*** Opening Given data ***

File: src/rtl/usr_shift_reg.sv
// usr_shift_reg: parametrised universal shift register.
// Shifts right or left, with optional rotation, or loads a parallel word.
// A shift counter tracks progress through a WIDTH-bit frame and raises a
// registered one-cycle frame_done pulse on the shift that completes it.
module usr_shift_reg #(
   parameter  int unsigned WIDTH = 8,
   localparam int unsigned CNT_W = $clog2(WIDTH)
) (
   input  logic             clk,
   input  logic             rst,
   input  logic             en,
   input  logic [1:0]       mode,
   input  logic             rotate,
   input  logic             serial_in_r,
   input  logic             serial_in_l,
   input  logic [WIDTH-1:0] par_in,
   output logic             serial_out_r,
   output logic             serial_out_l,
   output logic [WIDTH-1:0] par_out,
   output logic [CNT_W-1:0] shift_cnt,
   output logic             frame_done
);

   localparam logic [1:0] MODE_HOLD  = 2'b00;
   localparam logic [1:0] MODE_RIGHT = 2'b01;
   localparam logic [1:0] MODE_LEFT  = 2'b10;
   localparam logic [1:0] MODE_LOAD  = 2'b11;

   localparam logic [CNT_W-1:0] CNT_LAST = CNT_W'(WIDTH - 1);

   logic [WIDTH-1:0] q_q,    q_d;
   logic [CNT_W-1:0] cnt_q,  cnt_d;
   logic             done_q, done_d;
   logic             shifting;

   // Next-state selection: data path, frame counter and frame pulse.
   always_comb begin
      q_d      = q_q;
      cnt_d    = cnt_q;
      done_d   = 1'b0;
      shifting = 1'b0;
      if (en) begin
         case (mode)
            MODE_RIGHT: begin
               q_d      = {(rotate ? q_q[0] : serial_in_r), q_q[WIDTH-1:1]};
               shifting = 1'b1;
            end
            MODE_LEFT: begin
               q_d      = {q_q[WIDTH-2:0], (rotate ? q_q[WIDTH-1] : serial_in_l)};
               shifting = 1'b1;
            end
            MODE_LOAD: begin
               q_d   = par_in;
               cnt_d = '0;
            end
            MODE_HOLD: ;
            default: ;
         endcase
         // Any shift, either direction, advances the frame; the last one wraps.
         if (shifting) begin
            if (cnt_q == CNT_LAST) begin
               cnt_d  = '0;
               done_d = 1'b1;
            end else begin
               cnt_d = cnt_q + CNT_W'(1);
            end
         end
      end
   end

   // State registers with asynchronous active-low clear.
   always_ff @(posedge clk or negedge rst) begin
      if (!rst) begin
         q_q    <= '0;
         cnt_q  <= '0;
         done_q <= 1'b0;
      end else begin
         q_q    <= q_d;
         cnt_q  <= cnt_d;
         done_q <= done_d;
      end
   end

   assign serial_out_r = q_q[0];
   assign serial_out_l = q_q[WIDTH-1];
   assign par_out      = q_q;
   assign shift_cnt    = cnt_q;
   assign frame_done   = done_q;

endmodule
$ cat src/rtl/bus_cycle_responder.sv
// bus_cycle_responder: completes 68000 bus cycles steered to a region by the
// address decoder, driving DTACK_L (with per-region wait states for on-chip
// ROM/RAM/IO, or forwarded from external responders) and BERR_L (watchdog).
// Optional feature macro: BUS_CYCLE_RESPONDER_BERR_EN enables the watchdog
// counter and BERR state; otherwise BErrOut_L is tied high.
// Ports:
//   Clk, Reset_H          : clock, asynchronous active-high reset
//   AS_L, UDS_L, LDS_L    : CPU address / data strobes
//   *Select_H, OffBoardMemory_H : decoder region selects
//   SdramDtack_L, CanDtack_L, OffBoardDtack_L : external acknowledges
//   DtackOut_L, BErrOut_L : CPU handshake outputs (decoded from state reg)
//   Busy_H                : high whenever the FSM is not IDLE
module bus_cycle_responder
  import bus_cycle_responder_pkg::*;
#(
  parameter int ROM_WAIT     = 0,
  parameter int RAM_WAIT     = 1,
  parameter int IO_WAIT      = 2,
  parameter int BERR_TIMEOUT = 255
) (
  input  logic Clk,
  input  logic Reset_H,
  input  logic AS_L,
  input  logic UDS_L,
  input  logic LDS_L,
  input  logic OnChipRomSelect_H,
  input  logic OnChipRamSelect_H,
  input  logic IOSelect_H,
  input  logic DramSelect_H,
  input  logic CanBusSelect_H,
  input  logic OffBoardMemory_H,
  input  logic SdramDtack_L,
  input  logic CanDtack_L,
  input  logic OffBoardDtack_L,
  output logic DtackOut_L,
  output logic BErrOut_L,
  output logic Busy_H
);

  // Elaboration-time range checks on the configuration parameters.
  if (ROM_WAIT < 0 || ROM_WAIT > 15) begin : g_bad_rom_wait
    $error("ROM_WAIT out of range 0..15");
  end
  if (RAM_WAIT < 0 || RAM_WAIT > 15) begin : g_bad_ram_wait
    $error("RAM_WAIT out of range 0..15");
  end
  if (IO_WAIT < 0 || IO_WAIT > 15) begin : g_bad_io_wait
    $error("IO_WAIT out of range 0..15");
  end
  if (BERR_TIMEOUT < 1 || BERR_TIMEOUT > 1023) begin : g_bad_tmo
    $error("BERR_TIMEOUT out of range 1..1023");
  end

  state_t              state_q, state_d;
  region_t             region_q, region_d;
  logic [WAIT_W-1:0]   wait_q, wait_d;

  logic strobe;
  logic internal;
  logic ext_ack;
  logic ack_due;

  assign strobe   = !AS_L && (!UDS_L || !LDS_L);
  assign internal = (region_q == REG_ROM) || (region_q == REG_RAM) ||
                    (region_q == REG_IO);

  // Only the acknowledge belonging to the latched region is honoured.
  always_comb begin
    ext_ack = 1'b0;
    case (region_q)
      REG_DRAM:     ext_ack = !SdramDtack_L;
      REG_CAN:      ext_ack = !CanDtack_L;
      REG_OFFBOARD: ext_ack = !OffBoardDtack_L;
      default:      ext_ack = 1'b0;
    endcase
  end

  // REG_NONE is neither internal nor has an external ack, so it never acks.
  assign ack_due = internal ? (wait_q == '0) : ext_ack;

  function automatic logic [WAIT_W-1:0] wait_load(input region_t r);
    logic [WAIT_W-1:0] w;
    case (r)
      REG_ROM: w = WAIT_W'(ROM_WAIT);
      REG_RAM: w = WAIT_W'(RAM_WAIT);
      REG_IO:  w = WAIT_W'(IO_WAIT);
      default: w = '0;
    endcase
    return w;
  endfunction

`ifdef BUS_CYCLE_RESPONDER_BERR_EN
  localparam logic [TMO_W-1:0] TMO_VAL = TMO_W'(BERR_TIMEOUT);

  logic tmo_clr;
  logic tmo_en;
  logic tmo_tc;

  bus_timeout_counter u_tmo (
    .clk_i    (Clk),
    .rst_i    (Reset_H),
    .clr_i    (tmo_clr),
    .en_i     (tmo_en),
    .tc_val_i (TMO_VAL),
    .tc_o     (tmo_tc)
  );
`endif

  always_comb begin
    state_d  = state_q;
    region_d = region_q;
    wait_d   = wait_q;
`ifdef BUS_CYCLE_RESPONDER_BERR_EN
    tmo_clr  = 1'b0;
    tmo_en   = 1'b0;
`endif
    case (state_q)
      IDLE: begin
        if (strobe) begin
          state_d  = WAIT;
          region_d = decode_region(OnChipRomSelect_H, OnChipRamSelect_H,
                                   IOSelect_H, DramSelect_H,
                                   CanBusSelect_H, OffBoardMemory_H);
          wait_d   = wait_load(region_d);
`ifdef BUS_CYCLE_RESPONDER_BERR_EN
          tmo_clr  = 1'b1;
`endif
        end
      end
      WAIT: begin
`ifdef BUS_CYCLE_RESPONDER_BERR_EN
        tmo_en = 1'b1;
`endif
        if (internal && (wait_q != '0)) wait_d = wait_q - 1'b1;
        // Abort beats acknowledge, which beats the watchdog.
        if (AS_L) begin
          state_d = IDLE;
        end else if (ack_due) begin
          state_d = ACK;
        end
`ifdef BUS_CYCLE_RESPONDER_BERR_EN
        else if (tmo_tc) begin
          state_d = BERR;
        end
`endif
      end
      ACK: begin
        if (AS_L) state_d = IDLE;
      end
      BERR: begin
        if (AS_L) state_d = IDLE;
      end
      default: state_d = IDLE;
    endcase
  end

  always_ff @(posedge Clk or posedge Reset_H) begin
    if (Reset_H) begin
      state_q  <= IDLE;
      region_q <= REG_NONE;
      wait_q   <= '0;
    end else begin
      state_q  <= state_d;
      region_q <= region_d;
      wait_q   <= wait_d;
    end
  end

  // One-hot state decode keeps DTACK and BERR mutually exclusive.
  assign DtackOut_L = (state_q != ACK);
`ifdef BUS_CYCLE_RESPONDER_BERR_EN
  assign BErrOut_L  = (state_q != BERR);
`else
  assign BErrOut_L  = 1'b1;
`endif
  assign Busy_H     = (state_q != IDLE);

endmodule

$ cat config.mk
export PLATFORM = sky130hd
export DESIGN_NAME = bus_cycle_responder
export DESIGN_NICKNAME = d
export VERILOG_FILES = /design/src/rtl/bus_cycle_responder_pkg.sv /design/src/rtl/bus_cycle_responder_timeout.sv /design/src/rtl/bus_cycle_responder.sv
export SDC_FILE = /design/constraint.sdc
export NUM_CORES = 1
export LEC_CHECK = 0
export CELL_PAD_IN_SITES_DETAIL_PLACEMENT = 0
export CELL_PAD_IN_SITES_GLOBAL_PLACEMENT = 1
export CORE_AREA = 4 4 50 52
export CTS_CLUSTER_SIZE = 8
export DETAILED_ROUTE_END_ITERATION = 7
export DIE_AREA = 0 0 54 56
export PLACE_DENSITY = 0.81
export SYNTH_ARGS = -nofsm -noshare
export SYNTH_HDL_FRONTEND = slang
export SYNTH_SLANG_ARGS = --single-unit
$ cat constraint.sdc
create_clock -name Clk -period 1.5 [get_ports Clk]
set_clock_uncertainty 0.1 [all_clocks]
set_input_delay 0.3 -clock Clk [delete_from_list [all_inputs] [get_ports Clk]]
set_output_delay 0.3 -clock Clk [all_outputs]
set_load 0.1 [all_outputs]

*** Closing Given data ***

- Exercise instructions -
Go through the lines above and copy any that contain "rotate".

- Solution -
   input  logic             rotate,
               q_d      = {(rotate ? q_q[0] : serial_in_r), q_q[WIDTH-1:1]};
               q_d      = {q_q[WIDTH-2:0], (rotate ? q_q[WIDTH-1] : serial_in_l)};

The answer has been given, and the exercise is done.